Records provided
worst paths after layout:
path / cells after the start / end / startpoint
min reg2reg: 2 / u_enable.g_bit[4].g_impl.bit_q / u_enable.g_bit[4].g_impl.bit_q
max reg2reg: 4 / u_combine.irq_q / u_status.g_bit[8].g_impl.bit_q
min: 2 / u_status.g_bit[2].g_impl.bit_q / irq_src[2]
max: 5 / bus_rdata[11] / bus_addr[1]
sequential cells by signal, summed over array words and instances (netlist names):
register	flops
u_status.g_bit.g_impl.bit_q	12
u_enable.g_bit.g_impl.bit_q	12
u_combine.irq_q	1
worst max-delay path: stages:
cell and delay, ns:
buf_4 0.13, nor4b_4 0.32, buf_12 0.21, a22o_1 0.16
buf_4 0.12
**config.mk**
```make
export PLATFORM = sky130hd
export DESIGN_NAME = refsel_slope_ctrl
export DESIGN_NICKNAME = d
export VERILOG_FILES = /design/src/rtl/rs_pkg.sv /design/src/rtl/rs_sync.sv /design/src/rtl/rs_decode.sv /design/src/rtl/rs_window.sv /design/src/rtl/refsel_slope_ctrl.sv
export SDC_FILE = /design/constraint.sdc
export NUM_CORES = 1
export LEC_CHECK = 0
export CORE_UTILIZATION = 40
export CTS_BUF_LIST = sky130_fd_sc_hd__clkbuf_8
export CTS_CLUSTER_SIZE = 20
export DETAILED_ROUTE_END_ITERATION = 8
export PLACE_DENSITY = 0.57
export REMOVE_ABC_BUFFERS = 1
export SYNTH_ARGS = -nofsm -noshare
export SYNTH_HDL_FRONTEND = slang
export SYNTH_HIERARCHICAL = 1
export SYNTH_SLANG_ARGS = --single-unit
export TNS_END_PERCENT = 20
```
**constraint.sdc**
```tcl
create_clock -name clk -period 2.87 [get_ports clk]
set_input_delay 0.574 -clock clk [delete_from_list [all_inputs] [get_ports clk]]
set_output_delay 0.574 -clock clk [all_outputs]
set_load 0.05 [all_outputs]
```
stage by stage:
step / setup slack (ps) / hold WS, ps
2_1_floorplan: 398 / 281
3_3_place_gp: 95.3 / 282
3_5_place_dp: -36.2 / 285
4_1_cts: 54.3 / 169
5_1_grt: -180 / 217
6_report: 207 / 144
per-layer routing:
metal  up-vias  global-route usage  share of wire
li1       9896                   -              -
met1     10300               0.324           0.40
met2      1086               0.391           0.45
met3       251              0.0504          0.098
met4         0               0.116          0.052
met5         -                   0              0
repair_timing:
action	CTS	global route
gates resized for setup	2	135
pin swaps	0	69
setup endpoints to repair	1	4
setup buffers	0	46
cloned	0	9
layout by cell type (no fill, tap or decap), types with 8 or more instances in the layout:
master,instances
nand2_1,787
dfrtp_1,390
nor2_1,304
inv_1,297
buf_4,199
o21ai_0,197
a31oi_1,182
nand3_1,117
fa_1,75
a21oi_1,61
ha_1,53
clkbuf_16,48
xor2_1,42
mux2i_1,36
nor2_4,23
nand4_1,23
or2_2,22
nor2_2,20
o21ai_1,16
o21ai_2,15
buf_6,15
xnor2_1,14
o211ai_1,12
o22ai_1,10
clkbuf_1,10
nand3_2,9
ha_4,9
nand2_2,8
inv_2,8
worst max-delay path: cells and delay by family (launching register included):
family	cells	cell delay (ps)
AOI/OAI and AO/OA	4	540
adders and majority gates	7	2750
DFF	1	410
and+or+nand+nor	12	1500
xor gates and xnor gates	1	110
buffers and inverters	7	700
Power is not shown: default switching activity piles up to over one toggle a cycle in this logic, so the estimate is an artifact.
[src/rtl/sram_seq_pkg.sv]
package sram_seq_pkg;

  typedef enum logic [1:0] {
    PH_IDLE   = 2'd0,
    PH_SETUP  = 2'd1,
    PH_STROBE = 2'd2,
    PH_TAIL   = 2'd3
  } phase_t;

  function automatic int at_least(input int v, input int m);
    return (v < m) ? m : v;
  endfunction

  function automatic int at_most(input int v, input int m);
    return (v > m) ? m : v;
  endfunction

endpackage

[src/rtl/sram_seq_timer.sv]
module sram_seq_timer #(
  parameter int CNT_W = 4
) (
  input  logic             clk,
  input  logic             rst_n,
  input  logic             run,
  input  logic [CNT_W-1:0] len,
  output logic [CNT_W-1:0] cnt,
  output logic             last
);

  assign last = run && (cnt == len - CNT_W'(1));

  always_ff @(posedge clk or negedge rst_n) begin
    if (!rst_n)
      cnt <= '0;
    else if (!run || last)
      cnt <= '0;
    else
      cnt <= cnt + CNT_W'(1);
  end

endmodule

Problem
Please output an exact copy of the lines above, from the opening line of the data down to the line that contains "max: 5 / bus_rdata[11] / bus_addr[1]".

Your response
worst paths after layout:
path / cells after the start / end / startpoint
min reg2reg: 2 / u_enable.g_bit[4].g_impl.bit_q / u_enable.g_bit[4].g_impl.bit_q
max reg2reg: 4 / u_combine.irq_q / u_status.g_bit[8].g_impl.bit_q
min: 2 / u_status.g_bit[2].g_impl.bit_q / irq_src[2]
max: 5 / bus_rdata[11] / bus_addr[1]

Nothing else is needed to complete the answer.